George Washington Buckner (December 1, 1855 – February 17, 1943) was an American physician and diplomat. He was United States Minister to Liberia from 1913 to 1915.

==Life==

Born into enslavement near Greensburg, Kentucky, Buckner was freed at the age of ten. He attended a Freedman's School in Greensburg, where he received a basic education. In 1870, he moved to live with his aunt in Louisville, and worked there briefly as a household servant before moving back to Green County in 1871 to be a teacher. Buckner later moved to Indiana, where he was educated as a teacher at Indiana State Normal School in Terre Haute, and as a doctor at the Indiana Eclectic Medical College.

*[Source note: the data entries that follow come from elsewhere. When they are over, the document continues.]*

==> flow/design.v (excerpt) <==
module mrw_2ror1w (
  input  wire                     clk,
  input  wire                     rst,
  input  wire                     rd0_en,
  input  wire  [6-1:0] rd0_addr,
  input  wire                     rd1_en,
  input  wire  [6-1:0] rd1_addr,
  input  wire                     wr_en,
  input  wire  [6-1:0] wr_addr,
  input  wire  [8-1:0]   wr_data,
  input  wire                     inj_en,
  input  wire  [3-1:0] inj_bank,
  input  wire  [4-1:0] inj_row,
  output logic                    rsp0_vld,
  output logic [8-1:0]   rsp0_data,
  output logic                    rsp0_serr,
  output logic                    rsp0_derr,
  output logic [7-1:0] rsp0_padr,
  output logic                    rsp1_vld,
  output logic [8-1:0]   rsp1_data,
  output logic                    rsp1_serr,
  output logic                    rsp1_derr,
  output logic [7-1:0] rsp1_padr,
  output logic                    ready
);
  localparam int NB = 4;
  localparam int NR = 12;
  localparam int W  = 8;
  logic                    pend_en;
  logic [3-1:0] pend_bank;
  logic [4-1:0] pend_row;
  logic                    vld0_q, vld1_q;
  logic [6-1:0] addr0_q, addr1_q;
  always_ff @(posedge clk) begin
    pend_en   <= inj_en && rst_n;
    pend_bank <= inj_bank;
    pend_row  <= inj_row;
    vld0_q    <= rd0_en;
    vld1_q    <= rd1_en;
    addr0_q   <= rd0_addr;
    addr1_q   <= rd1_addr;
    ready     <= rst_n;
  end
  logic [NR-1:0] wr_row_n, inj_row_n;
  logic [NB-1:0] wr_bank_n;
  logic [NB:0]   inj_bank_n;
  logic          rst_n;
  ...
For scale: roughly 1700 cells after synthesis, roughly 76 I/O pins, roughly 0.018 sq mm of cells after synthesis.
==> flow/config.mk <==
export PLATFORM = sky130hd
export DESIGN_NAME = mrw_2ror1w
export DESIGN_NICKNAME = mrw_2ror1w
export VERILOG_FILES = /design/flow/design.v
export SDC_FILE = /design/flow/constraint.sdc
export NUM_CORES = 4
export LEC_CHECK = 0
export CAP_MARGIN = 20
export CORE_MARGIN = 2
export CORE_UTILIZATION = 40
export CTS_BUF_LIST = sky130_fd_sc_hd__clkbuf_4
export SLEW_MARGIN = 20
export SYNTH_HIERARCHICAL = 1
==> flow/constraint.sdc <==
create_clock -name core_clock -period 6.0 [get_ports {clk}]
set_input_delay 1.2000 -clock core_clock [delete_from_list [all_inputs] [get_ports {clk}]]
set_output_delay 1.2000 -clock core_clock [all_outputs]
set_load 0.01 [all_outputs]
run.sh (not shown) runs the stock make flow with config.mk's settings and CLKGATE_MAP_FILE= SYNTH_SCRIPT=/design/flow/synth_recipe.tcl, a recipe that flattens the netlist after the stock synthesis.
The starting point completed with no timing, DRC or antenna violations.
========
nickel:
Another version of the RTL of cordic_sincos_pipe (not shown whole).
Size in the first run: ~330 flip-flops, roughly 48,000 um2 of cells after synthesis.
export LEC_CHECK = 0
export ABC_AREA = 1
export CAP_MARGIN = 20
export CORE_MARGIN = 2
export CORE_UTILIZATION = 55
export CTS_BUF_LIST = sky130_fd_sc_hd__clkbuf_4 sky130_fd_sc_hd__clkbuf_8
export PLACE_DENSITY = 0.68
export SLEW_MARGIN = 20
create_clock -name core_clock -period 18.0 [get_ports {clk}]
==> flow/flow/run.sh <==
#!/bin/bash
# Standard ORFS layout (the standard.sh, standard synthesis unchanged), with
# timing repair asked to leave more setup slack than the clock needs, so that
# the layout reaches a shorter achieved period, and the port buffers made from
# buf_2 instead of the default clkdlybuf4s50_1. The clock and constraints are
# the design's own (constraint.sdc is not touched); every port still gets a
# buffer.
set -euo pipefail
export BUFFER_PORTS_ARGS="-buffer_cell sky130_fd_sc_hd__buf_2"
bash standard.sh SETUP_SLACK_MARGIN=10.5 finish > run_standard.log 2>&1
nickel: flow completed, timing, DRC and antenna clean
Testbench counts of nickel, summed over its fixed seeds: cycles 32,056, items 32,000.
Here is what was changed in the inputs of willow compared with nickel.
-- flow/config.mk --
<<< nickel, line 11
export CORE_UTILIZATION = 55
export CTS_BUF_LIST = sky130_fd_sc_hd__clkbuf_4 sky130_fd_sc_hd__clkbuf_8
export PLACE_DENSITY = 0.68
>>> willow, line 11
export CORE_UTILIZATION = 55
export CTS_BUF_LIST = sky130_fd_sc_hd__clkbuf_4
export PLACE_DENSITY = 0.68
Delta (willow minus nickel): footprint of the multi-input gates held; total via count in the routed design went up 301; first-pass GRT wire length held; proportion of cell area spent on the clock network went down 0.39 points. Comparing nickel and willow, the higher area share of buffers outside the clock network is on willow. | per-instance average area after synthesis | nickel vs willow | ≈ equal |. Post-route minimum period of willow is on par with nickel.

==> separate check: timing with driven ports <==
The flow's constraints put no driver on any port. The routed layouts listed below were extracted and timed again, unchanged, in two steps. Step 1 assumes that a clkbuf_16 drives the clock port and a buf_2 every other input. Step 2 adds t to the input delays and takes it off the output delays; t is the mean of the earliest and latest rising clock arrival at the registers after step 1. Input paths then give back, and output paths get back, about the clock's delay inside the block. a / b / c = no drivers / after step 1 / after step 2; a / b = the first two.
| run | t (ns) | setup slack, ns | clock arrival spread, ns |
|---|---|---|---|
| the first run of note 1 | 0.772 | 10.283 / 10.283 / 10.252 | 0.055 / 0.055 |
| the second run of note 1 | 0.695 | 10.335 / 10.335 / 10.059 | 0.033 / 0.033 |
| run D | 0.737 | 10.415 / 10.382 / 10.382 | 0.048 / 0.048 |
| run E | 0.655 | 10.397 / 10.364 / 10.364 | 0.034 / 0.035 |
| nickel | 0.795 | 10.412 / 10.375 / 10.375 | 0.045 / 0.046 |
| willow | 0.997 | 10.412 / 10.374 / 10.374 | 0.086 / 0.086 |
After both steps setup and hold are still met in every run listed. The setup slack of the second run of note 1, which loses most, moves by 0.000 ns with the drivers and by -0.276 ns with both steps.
This design comes from an exercise in tuning for small area, a short achievable clock period and few clock cycles per item on the open sky130 flow, not from production work.
Where RTL was checked, it was by simulation tests only, not by an equivalence proof against the original.

==> flow/design.v <==
`default_nettype none
package wqe_fetch_pkg;
    localparam int WQE_WIDTH  = 512;
    localparam int WQE_BYTES  = WQE_WIDTH / 8;
    localparam int ADDR_WIDTH = 32;
    localparam int QPID_LSB   = 328;
    localparam int QPID_WIDTH = 4;
    localparam int QPID_MSB   = QPID_LSB + QPID_WIDTH - 1;
    localparam int PAD_WIDTH  = WQE_WIDTH - QPID_MSB - 1;
    typedef logic [ADDR_WIDTH-1:0] addr_t;
    typedef union packed {
        logic [WQE_WIDTH-1:0] raw;
        struct packed {
            logic [PAD_WIDTH-1:0]  pad;
            logic [QPID_WIDTH-1:0] qpn;
            logic [QPID_LSB-1:0]   body;
        } f;
    } wqe_u;
endpackage
`default_nettype wire
`timescale 1ns/100ps
`default_nettype none
import wqe_fetch_pkg::*;
module wqe_fetch_top
#(
    parameter int MAX_QP   = 16,
    parameter int SQ_DEPTH = 4096,
    parameter int BODY     = 32          
)(
    input  logic                  clk,
    input  logic                  rst_n,
    output logic                  o_fetch_ready,
    input  logic                  i_arbit_val,
    input  logic [QPID_WIDTH-1:0] i_qp_idx,
    input  logic [MAX_QP-1:0]     i_active,
    input  logic [MAX_QP-1:0]     i_wqe_cache_alfull,
    input  logic [ADDR_WIDTH-1:0] i_sq_base,
    output logic [ADDR_WIDTH-1:0] o_axi_araddr,
    output logic                  o_axi_arvalid,
    input  logic                  i_axi_arready,
    input  logic [WQE_WIDTH-1:0]  i_axi_rdata,
    input  logic                  i_axi_rvalid,
    output logic                  o_axi_rready,
    output logic                  o_wqe_cache_wr,
    output logic [WQE_WIDTH-1:0]  o_wqe,
    input  logic [MAX_QP-1:0]     i_wqe_cache_full
);
    localparam int PI_WIDTH = $clog2(SQ_DEPTH);
    localparam int BA       = $clog2(BODY);
    localparam int OFF_LSB  = $clog2(WQE_BYTES);
    localparam int OFF_W    = ADDR_WIDTH - OFF_LSB;
    logic                  g_valid;
    logic [QPID_WIDTH-1:0] g_qp;
    logic [PI_WIDTH-1:0]   sq_pi  [MAX_QP];
    logic [MAX_QP-1:0]     pi_vld;
    logic                  ar_valid;
    logic [OFF_W-1:0]      ar_addr;
    logic                  hd_vld;
    logic [MAX_QP-1:0]     hd_sel;      
    logic [QPID_WIDTH-1:0] hd_qp;
    logic [QPID_WIDTH-1:0] body [BODY];
    logic [BA:0]           bwp;
    logic [BA:0]           brp;
    logic                  req_ok_q;
    logic                  fr_a;
    logic                  grant;
    logic                  xfer;
    logic                  ar_fire;
    logic                  push;
    logic                  body_empty;   
    logic                  body_full;    
    logic                  to_head;
    logic [PI_WIDTH-1:0]   cur_pi;
    logic [QPID_WIDTH-1:0] hd_nxt;
    function automatic logic [OFF_W-1:0] prefix_add(input logic [OFF_W-1:0] a,
                                                    input logic [OFF_W-1:0] b);
        logic [OFF_W-1:0] g;
        logic [OFF_W-1:0] p;
        logic [OFF_W-1:0] gg;
        logic [OFF_W-1:0] pp;
        g  = a & b;
        p  = a ^ b;
        gg = g;
        pp = p;
        for (int l = 1; l < OFF_W; l = l * 2)
            for (int i = 0; i < OFF_W; i++)
                if ((i / l) % 2 == 1)
                begin
                    gg[i] = gg[i] | (pp[i] & gg[(i / l) * l - 1]);
                    pp[i] = pp[i] & pp[(i / l) * l - 1];
                end
        prefix_add = p ^ {gg[OFF_W-2:0], 1'b0};
    endfunction
    assign xfer          = g_valid & ~body_full & (~ar_valid | i_axi_arready);
    assign o_fetch_ready = fr_a | (req_ok_q & ~body_full & i_axi_arready);
    logic                  req_ok;
    logic                  g_valid_d;
    logic                  ar_valid_d;
    logic [BA:0]           bwp_d;
    logic [BA:0]           brp_d;
    logic                  body_full_d;
    logic                  body_empty_d;
    assign req_ok      = (|i_active) & ~(&i_wqe_cache_alfull);
    assign g_valid_d   = grant | (g_valid & ~xfer);
    assign ar_valid_d  = xfer | (ar_valid & ~ar_fire);
    assign bwp_d       = bwp + (BA+1)'(xfer & ~to_head);
    assign brp_d       = brp + (BA+1)'(push & ~body_empty);
    assign body_full_d  = (bwp_d == {~brp_d[BA], brp_d[BA-1:0]});
    assign body_empty_d = (bwp_d == brp_d);
    assign grant         = i_arbit_val & o_fetch_ready;
    assign ar_fire       = ar_valid & i_axi_arready;
    assign cur_pi        = pi_vld[g_qp] ? sq_pi[g_qp] : '0;
    assign to_head       = ~hd_vld | (push & body_empty);
    always_ff @(posedge clk or negedge rst_n)
    begin
        if (!rst_n)
        begin
            g_valid  <= 1'b0;
            pi_vld   <= '0;
            ar_valid <= 1'b0;
            hd_vld   <= 1'b0;
            bwp      <= '0;
            brp      <= '0;
            req_ok_q <= 1'b0;
            fr_a     <= 1'b0;
            body_full  <= 1'b0;
            body_empty <= 1'b1;
        end
        else
        begin
            req_ok_q <= req_ok;
            fr_a     <= req_ok & (~g_valid_d | (~body_full_d & ~ar_valid_d));
            body_full  <= body_full_d;
            body_empty <= body_empty_d;
            if (grant)
                g_valid <= 1'b1;
            else if (xfer)
                g_valid <= 1'b0;
            if (xfer)
                pi_vld[g_qp] <= 1'b1;
            if (xfer)
                ar_valid <= 1'b1;
            else if (ar_fire)
                ar_valid <= 1'b0;
            if (xfer)
                hd_vld <= 1'b1;
            else if (push & body_empty)
                hd_vld <= 1'b0;
            bwp <= bwp_d;
            brp <= brp_d;
        end
    end
    always_ff @(posedge clk)
    begin
        if (grant)
            g_qp <= i_qp_idx;
        if (xfer)
        begin
            sq_pi[g_qp] <= cur_pi + 1'b1;
            ar_addr <= prefix_add(i_sq_base[ADDR_WIDTH-1:OFF_LSB], OFF_W'({g_qp, cur_pi}));
        end
        if (xfer & ~to_head)
            body[bwp[BA-1:0]] <= g_qp;
        if ((xfer & to_head) | push)
        begin
            hd_sel <= MAX_QP'(1) << hd_nxt;
        end
    end
    assign o_axi_arvalid = ar_valid;
    assign o_axi_araddr  = {ar_addr, i_sq_base[OFF_LSB-1:0]};
    assign hd_nxt = (xfer & to_head) ? g_qp : body[brp[BA-1:0]];
    always_comb
    begin
        hd_qp = '0;
        for (int q = 0; q < MAX_QP; q++)
            if (hd_sel[q])
                hd_qp = hd_qp | QPID_WIDTH'(q);
    end
    assign o_wqe_cache_wr = i_axi_rvalid & hd_vld;
    assign o_axi_rready   = ~|(i_wqe_cache_full & hd_sel);
    assign push           = o_wqe_cache_wr & o_axi_rready;
    assign o_wqe          = {{PAD_WIDTH{1'b0}}, hd_qp, i_axi_rdata[QPID_LSB-1:0]};
endmodule
`default_nettype wire
From an optimization exercise on the open Yosys and OpenROAD flow, aimed at a short achievable clock period and few clock cycles; shortcuts taken in it are not production practice. The RTL was checked by simulation tests, not by an equivalence proof against the original design. The flow treats the clock pin as an ideal source, which a real chip does not have.

Design data_cache_wb, start of the top module:
module data_cache_wb (
  input  logic        clk,
  input  logic        rst,
  input  logic [31:0] addressIn,
  input  logic [31:0] dataIn,
  input  logic [3:0]  byteEn,
  input  logic        loadMemory,
  input  logic        storeMemory,
  output logic [31:0] dataOut,
  output logic        hit,
  output logic        stall,
  output logic        mem_req,
  output logic        mem_we,
  output logic [31:0] mem_addr,
  output logic [31:0] mem_wdata,
  input  logic        mem_ack,
  input  logic [31:0] mem_rdata
);
Size in the first run: roughly 14000 cells after synthesis, roughly 190000 sq um of cells after synthesis.
Settings: LEC_CHECK=0, CAP_MARGIN=20, CORE_MARGIN=2, CORE_UTILIZATION=30, PLACE_DENSITY=0.42, SETUP_SLACK_MARGIN=3.6, SLEW_MARGIN=20, TNS_END_PERCENT=5; clock period 6.8 ns.
standard.sh (not shown) runs the stock make flow with config.mk's settings and CLKGATE_MAP_FILE= SYNTH_SCRIPT=/design/flow/synth_recipe.tcl, a recipe that flattens the netlist after the stock synthesis.
==> flow/flow/run.sh <==
#!/bin/bash
# The standard layout (standard.sh: the standard synthesis, then ORFS), with
# two changes:
#  - the buffers ORFS puts on the ports are plain buf_6 cells rather than the
#    cell buffer_ports picks by default (a clkdlybuf4s50 delay cell);
#  - after clock tree synthesis, one more setup repair pass (repair.tcl) on the
#    placed design, before global routing.
# ORFS writes each step's full log under orfs/logs/; make's output and the extra
# pass's log are kept here.
set -euo pipefail
export BUFFER_PORTS_ARGS="-buffer_cell sky130_fd_sc_hd__buf_6"
bash standard.sh cts > flow_make_cts.log 2>&1
openroad -no_init -exit flow/repair.tcl > flow_repair.log 2>&1
bash standard.sh > flow_make.log 2>&1
==> flow/flow/repair.tcl <==
# One more setup repair pass on the design after clock tree synthesis, with the
# same parasitics estimate, don't-use list and propagated clock as ORFS's own.
set res orfs/results/sky130hd/data_cache_wb/base
read_liberty $::env(FLOW_HOME)/platforms/sky130hd/lib/sky130_fd_sc_hd__tt_025C_1v80.lib
read_db $res/4_cts.odb
read_sdc $res/4_cts.sdc
source $::env(FLOW_HOME)/platforms/sky130hd/setRC.tcl
set_propagated_clock [all_clocks]
set_dont_use [get_lib_cells {sky130_fd_sc_hd__probe_p_8 sky130_fd_sc_hd__probec_p_8 sky130_fd_sc_hd__lpflow_*}]
estimate_parasitics -placement
report_worst_slack
repair_timing -setup -setup_margin 3.6 -repair_tns 100 -match_cell_footprint \
  -sequence "sizeup,swap,buffer,clone,split" -verbose
detailed_placement
check_placement -verbose
estimate_parasitics -placement
report_worst_slack
write_db $res/4_cts.odb
The first run completed with no timing, DRC or antenna violations.
Testbench counts at the start, summed over its fixed seeds: cycles 162,907.
Change:
--- a/flow/design.v
+++ b/flow/design.v
@@ -107,12 +107,13 @@
   logic [31:0] r_din;
   logic [3:0]  r_be;
   logic [1:0]  r_m;                
   logic        al_q, alf_q;        
   logic        rdy_q, fwd_q;
   logic        cst_q, cstl_q;      
+  logic        hc_q, hd_q;         
   logic [3:0]  fwdb_q;             
   logic [31:0] dout_q;
   logic [15:0] tmatch;
   always_comb begin
     for (int i = 0; i < 16; i++) tmatch[i] = valid_q[i] & (tag_q[i] == tg);
   end
@@ -176,13 +177,14 @@
   end
   logic free_now, room, cmpl, done, nd, fast, alloc, a_way, a_e, a_q;
   assign free_now = ~busy_q | (mem_ack & last_q);    
   assign room     = room_q | (mem_ack & last_q);      
   assign cmpl     = rdy_q | (fwd_q & mem_ack) | (is_st & (cst_q | (mem_ack & cstl_q)));
   assign stall    = ~cmpl;
-  assign hit      = req & cmpl;
+  assign hit      = (loadMemory & rdy_q) | (is_st & hc_q) |
+                    (mem_ack & ((loadMemory & fwd_q) | (is_st & hd_q)));
   always_comb begin
     for (int b = 0; b < 4; b++)
       dataOut[b*8 +: 8] = fwdb_q[b] ? mem_rdata[b*8 +: 8] : dout_q[b*8 +: 8];
   end
   assign done  = req & cmpl & ~rst;
   assign nd    = req & ~cmpl & ~rst;
@@ -258,22 +260,15 @@
       end
     end
   end
   logic room_d, last_d;
   assign room_d = ~busy_d | ~(a_q | (qv_q & ~free_now));
   assign last_d = ~free_now & (last_q | (rf_ack & (beat_q == 2'd2)));
-  logic [31:0] eline [4];
-  always_comb begin
-    for (int k = 1; k < 4; k++) begin
-      eline[k] = '0;
-      for (int l = 0; l < 16; l++) eline[k] = eline[k] | ({32{rf_lsel_q[l]}} & data_q[{l[3:0], 2'(k)}]);
-    end
-    eline[0] = '0;
-  end
   logic [31:0] rf_word;
-  assign rf_word = merge(mem_rdata, eovd_q[0], eovm_q[0]);
+  assign rf_word = merge(merge(mem_rdata, eovd_q[0], eovm_q[0]), r_din,
+                         (st_fme & ~wbph_q & (beat_q == r_word)) ? r_be : 4'b0000);
   always_ff @(posedge clk) begin
     if (rst) begin
       busy_q   <= 1'b0;
       wbph_q   <= 1'b0;
       last_q   <= 1'b0;
       room_q   <= 1'b1;
@@ -315,19 +310,19 @@
             arr_q[beat_q] <= 1'b1;
             last_q        <= (beat_q == 2'd2);
           end
         end
         if (wbload_q) begin
           if (mem_ack && wbph_q) begin
-            wbl_q[0] <= eline[1];
-            wbl_q[1] <= eline[2];
-            wbl_q[2] <= eline[3];
+            wbl_q[0] <= data_q[{midx_q, mway_q, 2'd1}];
+            wbl_q[1] <= data_q[{midx_q, mway_q, 2'd2}];
+            wbl_q[2] <= data_q[{midx_q, mway_q, 2'd3}];
           end else begin
-            wbl_q[1] <= eline[1];
-            wbl_q[2] <= eline[2];
-            wbl_q[3] <= eline[3];
+            wbl_q[1] <= data_q[{midx_q, mway_q, 2'd1}];
+            wbl_q[2] <= data_q[{midx_q, mway_q, 2'd2}];
+            wbl_q[3] <= data_q[{midx_q, mway_q, 2'd3}];
           end
         end else if (mem_ack && wbph_q) begin
           wbl_q[0] <= wbl_q[1];
           wbl_q[1] <= wbl_q[2];
           wbl_q[2] <= wbl_q[3];
         end
@@ -380,21 +375,26 @@
       rv_q   <= 1'b0;
       al_q   <= 1'b0;
       alf_q  <= 1'b0;
       rdy_q  <= 1'b0;
       cst_q  <= 1'b0;
       cstl_q <= 1'b0;
+      hc_q   <= 1'b0;
+      hd_q   <= 1'b0;
       fwd_q  <= 1'b0;
       fwdb_q <= 4'b0000;
     end else begin
       rv_q   <= nd;
       al_q   <= nd & (al_q | alloc | fast);
       alf_q  <= nd & fast;
       rdy_q  <= nd & is_ld & lk_hit & (guess == m[1]) & ~ovl_cand;
       cst_q  <= nd & is_st & (lk_hit | lk_fme | lk_fmq | fast | room_d);
       cstl_q <= nd & is_st & last_d;
+      hc_q   <= (nd & is_ld & lk_hit & (guess == m[1]) & ~ovl_cand) |
+                (nd & is_st & (lk_hit | lk_fme | lk_fmq | fast | room_d));
+      hd_q   <= fwd_d | (nd & is_st & last_d);
       fwd_q  <= fwd_d;
       fwdb_q <= fwd_d ? ~eovm_n[0] : 4'b0000;
     end
     r_st   <= is_st;
     r_word <= word;
     r_idx  <= idx;
@@ -441,20 +441,18 @@
   end
   always_ff @(posedge clk) begin
     for (int b = 0; b < 4; b++)
       dout_q[b*8 +: 8] <= (ovl_cand & eovm_n[0][b]) ? eovd_n[0][b*8 +: 8] : (guess ? rd_w1[b*8 +: 8] : rd_w0[b*8 +: 8]);
   end
   logic [5:0] st_e;
-  logic       st_we;
-  assign st_e  = {r_idx, r_way, r_word};
-  assign st_we = st_hit | (st_fme & rf_ack & (beat_q == r_word));
+  assign st_e = {r_idx, r_way, r_word};
   always_ff @(posedge clk) begin
     for (int e = 0; e < 64; e++) begin
       for (int b = 0; b < 4; b++) begin
-        if (st_we && r_be[b] && st_e == 6'(e))
-          data_q[e][b*8 +: 8] <= r_din[b*8 +: 8];
-        else if (mem_ack && rf_lsel_q[e >> 2] && rf_boh_q[e & 3])
+        if (mem_ack && rf_lsel_q[e >> 2] && rf_boh_q[e & 3])
           data_q[e][b*8 +: 8] <= rf_word[b*8 +: 8];
+        else if (st_hit && r_be[b] && st_e == 6'(e))
+          data_q[e][b*8 +: 8] <= r_din[b*8 +: 8];
       end
     end
   end
 endmodule
Outcome:
- The changed run finished clean
- routed wire length came out higher by a few percent
- worst setup slack improved by 79 ps
- design area came out lower by a few percent
- worst hold slack got worse by 15 ps
- count of clock-buffer cells in the layout came out higher by 7
- core utilization came out lower by 0.85 points
Testbench counts after the change, summed over its fixed seeds: cycles 162,907.

==> static timing again, ports no longer ideal <==
The results above use ideal ports. As a check the final layouts listed here were re-extracted and re-timed, cells and wires unchanged.
Step 1, drivers: a clkbuf_16 drives clk and a buf_2 each remaining input, both assumed.
Step 2, shift: input delay + t, output delay - t, t = (earliest + latest rising clock arrival at the registers) / 2. This alone moves slack from input paths to output paths.
Slacks: ideal ports / drivers / drivers and shift; pairs: ideal ports / drivers.
run | shift t [ns] | setup slack, ns | worst setup path at the end
the first run | 1.219 | 3.054 / 2.848 / 1.629 | input to register
the second run | 1.280 | 3.133 / 2.707 / 1.428 | input to register
After both steps setup and hold are still met in every run listed. The setup slack of the second run, which loses most, moves by -0.426 ns with the drivers and by -1.705 ns with both steps.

After graduating from normal school, Buckner taught in Vincennes, Washington and Evansville. He married Stella White in Vincennes in 1879. She died of tuberculosis in 1889.
Buckner graduated from medical school in 1890 and practiced medicine in Indianapolis for a year before moving to Evansville, where he opened a doctor's office. He married Anna Cowen there in 1896. The couple had five children. John W. Boehne, a prominent Evansville Democrat, brought Buckner to the attention of President Woodrow Wilson, who appointed him Minister Resident to Liberia in 1913. Buckner served in the post until 1915, during which time he also served as American Consul General in Monrovia, the capital of Liberia. He frequently became ill with fever because of the tropical climate and he resigned himself to returning to Evansville.

Buckner belonged to the African Methodist Episcopal Church and was active in Evansville civic affairs. He helped establish the Cherry Street Black YMCA and the United Brotherhood of Friendship. An active member of the Democratic Party, he was often involved with his close friend, Congressman John W. Boehne. He regularly wrote the "Colored Folks" section of region's Democratic newsletter, urging them to support the party, earning himself the nickname "Elder Statesman of Indiana Blacks".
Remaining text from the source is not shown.